*Required action*
Every line below that holds the string "cells" must be copied.

Stored data:
######

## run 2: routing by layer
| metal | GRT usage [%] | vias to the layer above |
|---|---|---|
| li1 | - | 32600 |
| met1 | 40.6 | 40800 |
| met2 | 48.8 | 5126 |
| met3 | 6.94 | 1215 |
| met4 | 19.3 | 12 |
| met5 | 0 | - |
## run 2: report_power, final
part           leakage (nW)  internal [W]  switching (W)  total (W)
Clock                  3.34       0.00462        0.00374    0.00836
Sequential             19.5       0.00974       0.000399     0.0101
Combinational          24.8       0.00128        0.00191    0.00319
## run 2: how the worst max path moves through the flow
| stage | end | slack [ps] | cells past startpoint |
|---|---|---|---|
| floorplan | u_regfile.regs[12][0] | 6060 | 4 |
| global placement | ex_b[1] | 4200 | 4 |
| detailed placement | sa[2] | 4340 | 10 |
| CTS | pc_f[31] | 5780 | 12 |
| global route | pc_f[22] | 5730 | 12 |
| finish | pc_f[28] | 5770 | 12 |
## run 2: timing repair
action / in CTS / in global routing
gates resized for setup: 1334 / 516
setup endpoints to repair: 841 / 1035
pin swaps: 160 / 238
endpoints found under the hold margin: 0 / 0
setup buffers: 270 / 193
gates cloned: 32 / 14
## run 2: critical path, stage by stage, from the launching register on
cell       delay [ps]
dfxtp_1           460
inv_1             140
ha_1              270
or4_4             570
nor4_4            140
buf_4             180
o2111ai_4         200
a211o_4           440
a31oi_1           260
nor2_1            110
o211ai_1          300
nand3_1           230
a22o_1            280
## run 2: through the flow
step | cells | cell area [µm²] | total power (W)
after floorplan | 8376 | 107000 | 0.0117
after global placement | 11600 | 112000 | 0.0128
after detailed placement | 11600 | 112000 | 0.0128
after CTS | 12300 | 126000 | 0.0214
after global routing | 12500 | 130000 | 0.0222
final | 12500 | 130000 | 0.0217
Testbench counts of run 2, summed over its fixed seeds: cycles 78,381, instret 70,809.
This design comes from an exercise in tuning for small area, a short achievable clock period and few clock cycles on the open sky130 flow, not from production work. At most, simulation tests tie the RTL to the original design; equivalence was not proved. The flow treats the clock pin as an ideal source, which a real chip does not have. Power is estimated from default activity; no workload was simulated.

## the baseline
// cpu_core
module cpu_core (
    input  logic        clk,
    input  logic        rst,
    input  logic [15:0] instr_in,
    output logic [15:0] pc,
    output logic        dmem_req_valid,
    output logic        dmem_req_store,
    output logic [15:0] dmem_req_addr,
    output logic [15:0] dmem_req_wdata,
    input  logic        dmem_rsp_credit,
    input  logic [15:0] dmem_rsp_rdata
);
For scale: roughly 1400 cells after synthesis, roughly 200 flip-flops, roughly 0.013 mm^2 of cells after synthesis.
==> flow/config.mk <==
export PLATFORM = sky130hd
export DESIGN_NAME = cpu_core
export DESIGN_NICKNAME = cpu_core
export VERILOG_FILES = /design/flow/design.v
export SDC_FILE = /design/flow/constraint.sdc
export NUM_CORES = 4
export LEC_CHECK = 0
export CAP_MARGIN = 20
export CORE_MARGIN = 2
export CORE_UTILIZATION = 40
export SETUP_SLACK_MARGIN = 5
export SLEW_MARGIN = 20
==> flow/constraint.sdc <==
create_clock -name core_clock -period 10.0 [get_ports {clk}]
set_input_delay 2.0000 -clock core_clock [delete_from_list [all_inputs] [get_ports {clk}]]
set_output_delay 2.0000 -clock core_clock [all_outputs]
set_load 0.01 [all_outputs]
run.sh (not shown) runs the stock make flow with config.mk's settings and CLKGATE_MAP_FILE= SYNTH_SCRIPT=/design/flow/synth_recipe.tcl, a recipe that flattens the netlist after the stock synthesis.
The baseline | status: complete | timing, DRC, antenna: pass
Input changes introduced in the candidate (baseline for comparison: the baseline):
# the baseline
export LEC_CHECK = 0
export CAP_MARGIN = 20
export CORE_MARGIN = 2
export CORE_UTILIZATION = 40
export SETUP_SLACK_MARGIN = 5
export SLEW_MARGIN = 20
create_clock -name core_clock -period 10.0 [get_ports {clk}]
# the candidate
export LEC_CHECK = 0
export CAP_MARGIN = 20
export CORE_MARGIN = 2
export CORE_UTILIZATION = 40
export SLEW_MARGIN = 20
create_clock -name core_clock -period 10.0 [get_ports {clk}]
--- outcome ---
- Compare the candidate and the baseline | first-pass GRT wire length lower: the candidate
- Going from the baseline to the candidate, sequential power essentially unchanged; placer's final routability congestion estimate decreased about 4.6%; number of non-clock buffers in the layout decreased 94; global router's overall resource usage decreased 1.9 points.
No run of this note included a check of the RTL's function; only the layout flow was run.


north:
Another version of the RTL of cpu_core (not shown whole).
Size in the first run: about 210 flip-flops, about 85 I/O pins.
export LEC_CHECK = 0
export CAP_MARGIN = 20
export CORE_MARGIN = 2
export CORE_UTILIZATION = 50
export CTS_BUF_LIST = sky130_fd_sc_hd__clkbuf_16
export CTS_CLUSTER_DIAMETER = 120
export CTS_CLUSTER_SIZE = 25
export SLEW_MARGIN = 20
create_clock -name core_clock -period 10.0 [get_ports {clk}]
standard.sh (not shown) runs the stock make flow with config.mk's settings and CLKGATE_MAP_FILE= SYNTH_SCRIPT=/design/flow/synth_recipe.tcl, a recipe that flattens the netlist after the stock synthesis.
==> flow/flow/run.sh <==
#!/bin/bash
# Standard layout (the standard flow's synthesis, constraints and steps) with these
# changes to how it is made:
#  - port buffers are buf_1 cells instead of the default choice;
#  - up to clock-tree synthesis, timing repair aims for a setup margin of
#    M1 ns, so the resizer improves the critical paths below the 10 ns clock;
#    it repairs the worst path only (TNS_END_PERCENT 0), since only the
#    worst slack counts;
#  - after the standard post-CTS repair, flow/post_cts.tcl runs one more
#    sizing-only repair pass toward the same margin;
set -euo pipefail
M1=6.3
M2=6.1
BUF="BUFFER_PORTS_ARGS=-buffer_cell sky130_fd_sc_hd__buf_1"
bash standard.sh SETUP_SLACK_MARGIN=$M1 TNS_END_PERCENT=0 "$BUF" "POST_CTS_TCL=$PWD/flow/post_cts.tcl" cts > flow_make_1.log 2>&1
bash standard.sh SETUP_SLACK_MARGIN=$M2 TNS_END_PERCENT=0 "$BUF" "POST_GLOBAL_ROUTE_TCL=$PWD/flow/post_grt.tcl" finish > flow_make_2.log 2>&1
==> flow/flow/post_cts.tcl <==
# Extra sizing pass after the standard post-CTS repair: upsize and swap pins
# only, toward the same setup margin, then legalize again.
repair_timing -setup -setup_margin $::env(SETUP_SLACK_MARGIN) -repair_tns 0 -sequence sizeup,swap -verbose
detailed_placement
check_placement -verbose
==> flow/flow/post_grt.tcl <==
# Extra sizing pass after the standard global-route repair, with global-route
# parasitics: upsize and swap pins only, toward the same setup margin; then
# legalize, re-route the changed nets and rewrite the route guides.
global_route -start_incremental
repair_timing -setup -setup_margin $::env(SETUP_SLACK_MARGIN) -repair_tns 0 -sequence sizeup,swap -verbose
detailed_placement
global_route -end_incremental
estimate_parasitics -global_routing
check_placement -verbose
write_guides $::env(RESULTS_DIR)/route.guide
Testbench counts of north, summed over its fixed seeds: cycles 43,778.
Modified inputs, south compared to north
Settings: CTS_CLUSTER_DIAMETER: 120 -> unset; CTS_BUF_LIST: sky130_fd_sc_hd__clkbuf_16 -> sky130_fd_sc_hd__clkbuf_8; CTS_CLUSTER_SIZE: 25 -> unset.
==> flow/flow/run.sh <==
#!/bin/bash
# Standard layout (the standard flow's synthesis, constraints and steps) with these
# changes to how it is made:
#  - port buffers are buf_1 cells instead of the default choice;
#  - up to clock-tree synthesis, timing repair aims for a setup margin of
#    M1 ns, so the resizer improves the critical paths below the 10 ns clock;
#    it repairs the worst path only (TNS_END_PERCENT 0), since only the
#    worst slack counts;
set -euo pipefail
M1=6.3
M2=5.9
BUF="BUFFER_PORTS_ARGS=-buffer_cell sky130_fd_sc_hd__buf_1"
bash standard.sh SETUP_SLACK_MARGIN=$M1 TNS_END_PERCENT=0 "$BUF" cts > flow_make_1.log 2>&1
bash standard.sh SETUP_SLACK_MARGIN=$M2 TNS_END_PERCENT=0 "$BUF" RECOVER_POWER=100 finish > flow_make_2.log 2>&1
removed: flow/flow/post_cts.tcl
removed: flow/flow/post_grt.tcl
--- outcome ---
Layout checks on south: not met. Flow itself completed; violations: max-capacitance violations, max-slew violations. In the reports for south and north, the smaller share of power burned in the clock network belongs to north. Of south and north, south shows the lower worst setup margin, with north above it. Comparing south against north, there is no change at all in count of inverters not on the clock network in the layout. Re power dissipated by switching net loads: south is about 0.32% down on north. north reports its top layer used by detailed routing as met5 while south reports met4.
Input changes introduced in east (baseline for comparison: south):
Settings: changing CTS_BUF_LIST from sky130_fd_sc_hd__clkbuf_8 to sky130_fd_sc_hd__clkbuf_16; setting CTS_CLUSTER_DIAMETER to 120 for the first time; setting CTS_CLUSTER_SIZE to 25 for the first time; changing CORE_UTILIZATION from 50 to 45.
--- a/flow/flow/run.sh
+++ b/flow/flow/run.sh
@@ -8,7 +8,10 @@
 #    worst slack counts;
+#  - after the standard post-CTS repair, flow/post_cts.tcl runs one more
+#    sizing-only repair pass toward the same margin;
 set -euo pipefail
 M1=6.3
-M2=5.9
+M2=5.95
 BUF="BUFFER_PORTS_ARGS=-buffer_cell sky130_fd_sc_hd__buf_1"
-bash standard.sh SETUP_SLACK_MARGIN=$M1 TNS_END_PERCENT=0 "$BUF" cts > flow_make_1.log 2>&1
-bash standard.sh SETUP_SLACK_MARGIN=$M2 TNS_END_PERCENT=0 "$BUF" RECOVER_POWER=100 finish > flow_make_2.log 2>&1
+HOOK="POST_CTS_TCL=$PWD/flow/post_cts.tcl"
+bash standard.sh SETUP_SLACK_MARGIN=$M1 TNS_END_PERCENT=0 "$BUF" "$HOOK" cts > flow_make_1.log 2>&1
+bash standard.sh SETUP_SLACK_MARGIN=$M2 TNS_END_PERCENT=0 "$BUF" finish > flow_make_2.log 2>&1
==> flow/flow/post_cts.tcl (new file) <==
# Extra sizing pass after the standard post-CTS repair: upsize and swap pins
# only, toward the same setup margin, then legalize again.
repair_timing -setup -setup_margin $::env(SETUP_SLACK_MARGIN) -repair_tns 0 -sequence sizeup,swap -verbose
detailed_placement
check_placement -verbose
## What came out
In summary, east completed successfully, with a layout that passed the timing, DRC and antenna checks.
Final wirelength, south and east: smaller value in south
east has more setup slack than south.
Compared with south, east shows fmax that has gone up by more than a quarter.
Total of clock buffers placed in the layout ended up 28 lower on east than on south.
Re global-route wire length before repair: south and east aren't equal, and the lower value belongs to south.
According to the power report, total power for east is lower than for south.
For the relative slew slack, east came in 120 points higher than south did.
Area: east vs south -> east larger
Overall die area delta for east relative to south: 11% higher
This design comes from an exercise in tuning for small area, a short achievable clock period and few clock cycles per item on the open sky130 flow, not from production work. At most, simulation tests tie the RTL to the original design; equivalence was not proved. The flow treats the clock pin as an ideal source. Dropping or thinning the clock tree relies on that and would not hold on a real chip.

==> inputs of run A <==
## conv_top
module conv_top (
    input  logic                   sclk,
    input  logic                   s_rst_n,
    input  logic                   cal_start,
    output logic                   busy,
    output conv_pkg::col_addr_t    data_rd_addr,
    output conv_pkg::band_t        row_cnt,
    input  conv_pkg::pix_col_t     col_data,
    output conv_pkg::param_addr_t  param_rd_addr,
    input  conv_pkg::weight_t      param_w_h0,
    input  conv_pkg::weight_t      param_w_h1,
    input  conv_pkg::weight_t      param_w_h2,
    input  conv_pkg::weight_t      param_w_h3,
    input  conv_pkg::weight_t      param_w_h4,
    output conv_pkg::kernel_t      bias_rd_addr,
    input  conv_pkg::bias_t        param_bias,
    output conv_pkg::act_t         conv_rslt_act,
    output logic                   conv_rslt_act_vld
);
    logic [2:0]          band;
    logic                kern;
    logic [3:0]          paddr;
    logic [4:0]          pwr;
    logic                tag_vld;
    logic signed [12:0]  sum;
    logic [11:0]         act;
  ...
clock: 28.0 ns
lec_check: 0
cap_margin: 20
core_margin: 2
core_utilization: 40
cts_buf_list: sky130_fd_sc_hd__clkbuf_4
slew_margin: 20
run.sh (not shown) runs the stock make flow with config.mk's settings and CLKGATE_MAP_FILE= SYNTH_SCRIPT=/design/flow/synth_recipe.tcl, a recipe that flattens the netlist after the stock synthesis.
==> run B: changes against run A <==
==> flow/flow/run.sh (new file) <==
#!/bin/bash
# Standard layout, with port buffers of a fixed cell instead of the
# resizer's pick. Each tool's output goes to its own log under orfs/logs;
# the make output goes to standard.log here.
set -euo pipefail
bash standard.sh "BUFFER_PORTS_ARGS=-buffer_cell sky130_fd_sc_hd__buf_2" finish > standard.log 2>&1
==> flow/standard.sh (new file) <==
#!/bin/bash
# synth_recipe.tcl (not shown) runs the flow's synth.tcl, then flattens the netlist and writes it again
# the make line also repeats each setting of config.mk as NAME=value (left out here)
make -C /OpenROAD-flow-scripts/flow DESIGN_CONFIG=/design/flow/config.mk WORK_HOME=/design/flow/orfs CLKGATE_MAP_FILE= SYNTH_SCRIPT=/design/flow/synth_recipe.tcl "${@:-finish}"
removed: flow/run.sh
==> results.txt <==
Outcome:
- The flow ran to the end and the layout has no timing, DRC or antenna violations.

Place:
- The placed wire-length estimate is 19400 um.

Route:
- In the detailed route, the total length drawn on met3 is 1540 um.
- In this run the top signal layer used is met4.
- The routed layout has 6831 vias.

Global routing:
- The global-route wire length before repair is 41100 um.

Layout:
- In the layout the commonest cells are sky130_fd_sc_hd__dfxtp_1, sky130_fd_sc_hd__fa_1, sky130_fd_sc_hd__inv_1.
- The post-route cell area is 14200 sq um.
[end of results for run B]
This is an optimization exercise on Yosys and OpenROAD, whose aim is small area, a short achievable clock period and few clock cycles per item, not a production implementation.
Where RTL was checked, it was by simulation tests only, not by an equivalence proof against the original.

==> build 96 <==
==> flow/design.v (excerpt) <==
module md_lr_top (
  input  logic                         clk,
  input  logic                         rst,
  output logic                         pready,
  input  logic                         pvalid,
  input  logic [md_lr_pkg::PADDRW-1:0] paddr,
  input  md_lr_pkg::particle_t         pwdata,
  input  logic                         plast,
  input  logic                         fready,
  output logic                         fvalid,
  output logic [md_lr_pkg::PADDRW-1:0] faddr,
  output logic                         flast,
  output md_lr_pkg::force_t            fdata
);
  localparam int NP = md_lr_pkg::MAXNUMP;
  localparam int AW = md_lr_pkg::PADDRW;
  localparam int QW = md_lr_pkg::QW;
  localparam int CW = 3 * md_lr_pkg::GADDRW;       
  localparam int PW = CW + QW;
  logic [PW-1:0] lb [NP];
  logic [AW-1:0] wp;                    
  logic [AW-1:0] rb;                    
  logic [AW:0]   used;                  
  logic [1:0]    dcnt;                  
  logic [AW-1:0] d0_b, d0_n, d1_b, d1_n;  
  logic [CW-1:0] cb_c [NP];             
  logic [QW-1:0] cb_q [NP];             
  logic [NP-1:0] cb_m;                  
  logic          q_pend;                
  logic [AW-1:0] q_n;                   
  logic          cb_valid;              
  logic [AW-1:0] cb_n;
  logic [AW-1:0] idx;                   
  logic [AW-1:0] sp;                    
  logic [CW-1:0] pos;                   
  logic          s1_v, s1_l;
  logic [AW-1:0] s1_a;
  logic [NP*9-1:0] s1_cls;
  logic          s2_v, s2_l;
  logic [AW-1:0] s2_a;
  logic          k_v, k_l;              
  logic [AW-1:0] k_a;
  logic [13:0]   k_x, k_y, k_z;
  logic          accept, f_free, s2_adv, s1_adv, issue, idx_last;
  logic          copy_c, copy_q, done;
  logic [AW:0]   used_nxt;
  ...
==> module md_lr_top, before the edit <==
module md_lr_top (
  input  logic                         clk,
  input  logic                         rst,
  output logic                         pready,
  input  logic                         pvalid,
  input  logic [md_lr_pkg::PADDRW-1:0] paddr,
  input  md_lr_pkg::particle_t         pwdata,
  input  logic                         plast,
  input  logic                         fready,
  output logic                         fvalid,
  output logic [md_lr_pkg::PADDRW-1:0] faddr,
  output logic                         flast,
  output md_lr_pkg::force_t            fdata
);
  localparam int NP = md_lr_pkg::MAXNUMP;
  localparam int AW = md_lr_pkg::PADDRW;
  localparam int QW = md_lr_pkg::QW;
  localparam int CW = 3 * md_lr_pkg::GADDRW;       
  localparam int PW = CW + QW;
  logic [PW-1:0] lb [NP];
  logic [AW-1:0] wp;                    
  logic [AW-1:0] rb;                    
  logic [AW:0]   used;                  
  logic [1:0]    dcnt;                  
  logic [AW-1:0] d0_b, d0_n, d1_b, d1_n;  
  logic [CW-1:0] cb_c [NP];             
  logic [QW-1:0] cb_q [NP];             
  logic [NP-1:0] cb_m;                  
  logic          q_pend;                
  logic [AW-1:0] q_n;                   
  logic          cb_valid;              
  logic [AW-1:0] cb_n;
  logic [AW-1:0] idx;                   
  logic [AW-1:0] sp;                    
  logic [CW-1:0] pos;                   
  logic          s1_v, s1_l;
  logic [AW-1:0] s1_a;
  logic [NP*9-1:0] s1_cls;
  logic          s2_v, s2_l;
  logic [AW-1:0] s2_a;
  logic          k_v, k_l;              
  logic [AW-1:0] k_a;
  logic [13:0]   k_x, k_y, k_z;
  logic          accept, f_free, s2_adv, s1_adv, issue, idx_last;
  logic          copy_c, copy_q, done;
  logic [AW:0]   used_nxt;
  logic [1:0]    dcnt_nxt;
  logic [AW-1:0] fr_n;                  
  logic [NP-1:0] mask;                  
  assign accept   = pvalid & pready;
  assign f_free   = ~fvalid | fready;
  assign s2_adv   = ~s2_v | ~k_v;
  assign s1_adv   = ~s1_v | s2_adv;
  assign issue    = cb_valid & s1_adv;
  assign idx_last = (idx == cb_n);
  assign done     = accept & plast;     
  assign copy_c = (dcnt != 2'd0) & ~q_pend & (~cb_valid | (issue & idx_last));
  assign copy_q = (q_pend | (copy_c & ~issue)) & (~s1_v | s2_adv);
  assign fr_n   = q_pend ? q_n : d0_n;
  assign used_nxt = used + (AW+1)'(accept) - (copy_q ? (AW+1)'(fr_n) + 1'b1 : '0);
  assign dcnt_nxt = dcnt + 2'(done) - 2'(copy_c);
  for (genvar j = 0; j < NP; j++) begin : g_mask
    logic [AW-1:0] off;
    assign off     = AW'(j) - d0_b;
    assign mask[j] = (off <= d0_n);
  end
  always_ff @(posedge clk) begin
    if (rst) begin
      pready   <= 1'b1;
      wp       <= '0;
      rb       <= '0;
      used     <= '0;
      dcnt     <= '0;
      q_pend   <= 1'b0;
      cb_valid <= 1'b0;
      idx      <= '0;
      s1_v     <= 1'b0;
      s2_v     <= 1'b0;
      k_v      <= 1'b0;
      fvalid   <= 1'b0;
    end else begin
      pready   <= (used_nxt != (AW+1)'(NP)) & (dcnt_nxt != 2'd2);
      used     <= used_nxt;
      dcnt     <= dcnt_nxt;
      if (accept) begin
        wp <= wp + 1'b1;
      end
      if (done) begin
        rb <= wp + 1'b1;
      end
      q_pend   <= (q_pend | copy_c) & ~copy_q;
      cb_valid <= copy_c | (cb_valid & ~(issue & idx_last));
      if (issue) begin
        idx <= idx_last ? '0 : idx + 1'b1;
      end
      if (s1_adv) begin
        s1_v <= issue;
      end
      if (s2_adv) begin
        s2_v <= s1_v;
      end
      if (f_free) begin
        fvalid <= k_v | s2_v;
        k_v    <= 1'b0;
      end else if (!k_v) begin
        k_v    <= s2_v;
      end
    end
  end
  logic [CW-1:0] nxt;
  assign nxt = cb_c[sp + 1'b1];
  always_ff @(posedge clk) begin
    for (int j = 0; j < NP; j++) begin
      if (accept && wp == AW'(j)) begin
        lb[j] <= pwdata;
      end
    end
    if (done && (dcnt == 2'd0 || (dcnt == 2'd1 && copy_c))) begin
      d0_b <= rb;
      d0_n <= paddr;
    end else if (copy_c) begin
      d0_b <= d1_b;
      d0_n <= d1_n;
    end
    if (done) begin
      d1_b <= rb;
      d1_n <= paddr;
    end
    if (copy_c) begin
      for (int j = 0; j < NP; j++) begin
        cb_c[j] <= lb[j][PW-1:QW];
      end
      cb_m <= mask;
      cb_n <= d0_n;
      q_n  <= d0_n;
      sp   <= d0_b;
      pos  <= lb[d0_b][PW-1:QW];
    end else if (issue) begin
      sp  <= sp + 1'b1;
      pos <= nxt;
    end
    if (copy_q) begin
      for (int j = 0; j < NP; j++) begin
        cb_q[j] <= lb[j][QW-1:0];
      end
    end
  end
  logic [NP*CW-1:0] cells;
  logic [NP*QW-1:0] charges;
  logic [NP*9-1:0]  cls;
  logic [13:0]      fx, fy, fz;
  for (genvar j = 0; j < NP; j++) begin : g_slot
    assign cells[j*CW +: CW]   = cb_c[j];
    assign charges[j*QW +: QW] = cb_q[j];
  end
  force_class u_class (
    .cells (cells),
    .valid (cb_m),
    .pos   (pos),
    .cls   (cls)
  );
  force_gather u_gather (
    .clk     (clk),
    .en      (s2_adv),
    .cls     (s1_cls),
    .charges (charges),
    .fx      (fx),
    .fy      (fy),
    .fz      (fz)
  );
  always_ff @(posedge clk) begin
    if (s1_adv) begin
      s1_l   <= idx_last;
      s1_a   <= idx;
      s1_cls <= cls;
    end
    if (s2_adv) begin
      s2_l <= s1_l;
      s2_a <= s1_a;
    end
    if (f_free) begin
      flast    <= k_v ? k_l : s2_l;
      faddr    <= k_v ? k_a : s2_a;
      fdata.fx <= 18'(signed'(k_v ? k_x : fx));
      fdata.fy <= 18'(signed'(k_v ? k_y : fy));
      fdata.fz <= 18'(signed'(k_v ? k_z : fz));
    end else if (!k_v) begin
      k_l <= s2_l;
      k_a <= s2_a;
      k_x <= fx;
      k_y <= fy;
      k_z <= fz;
    end
  end
endmodule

######

*Reply to the exercise*
| stage | end | slack [ps] | cells past startpoint |
step | cells | cell area [µm²] | total power (W)
For scale: roughly 1400 cells after synthesis, roughly 200 flip-flops, roughly 0.013 mm^2 of cells after synthesis.
#  - port buffers are buf_1 cells instead of the default choice;
#  - port buffers are buf_1 cells instead of the default choice;
- In the layout the commonest cells are sky130_fd_sc_hd__dfxtp_1, sky130_fd_sc_hd__fa_1, sky130_fd_sc_hd__inv_1.
  logic [NP*CW-1:0] cells;
    assign cells[j*CW +: CW]   = cb_c[j];
    .cells (cells),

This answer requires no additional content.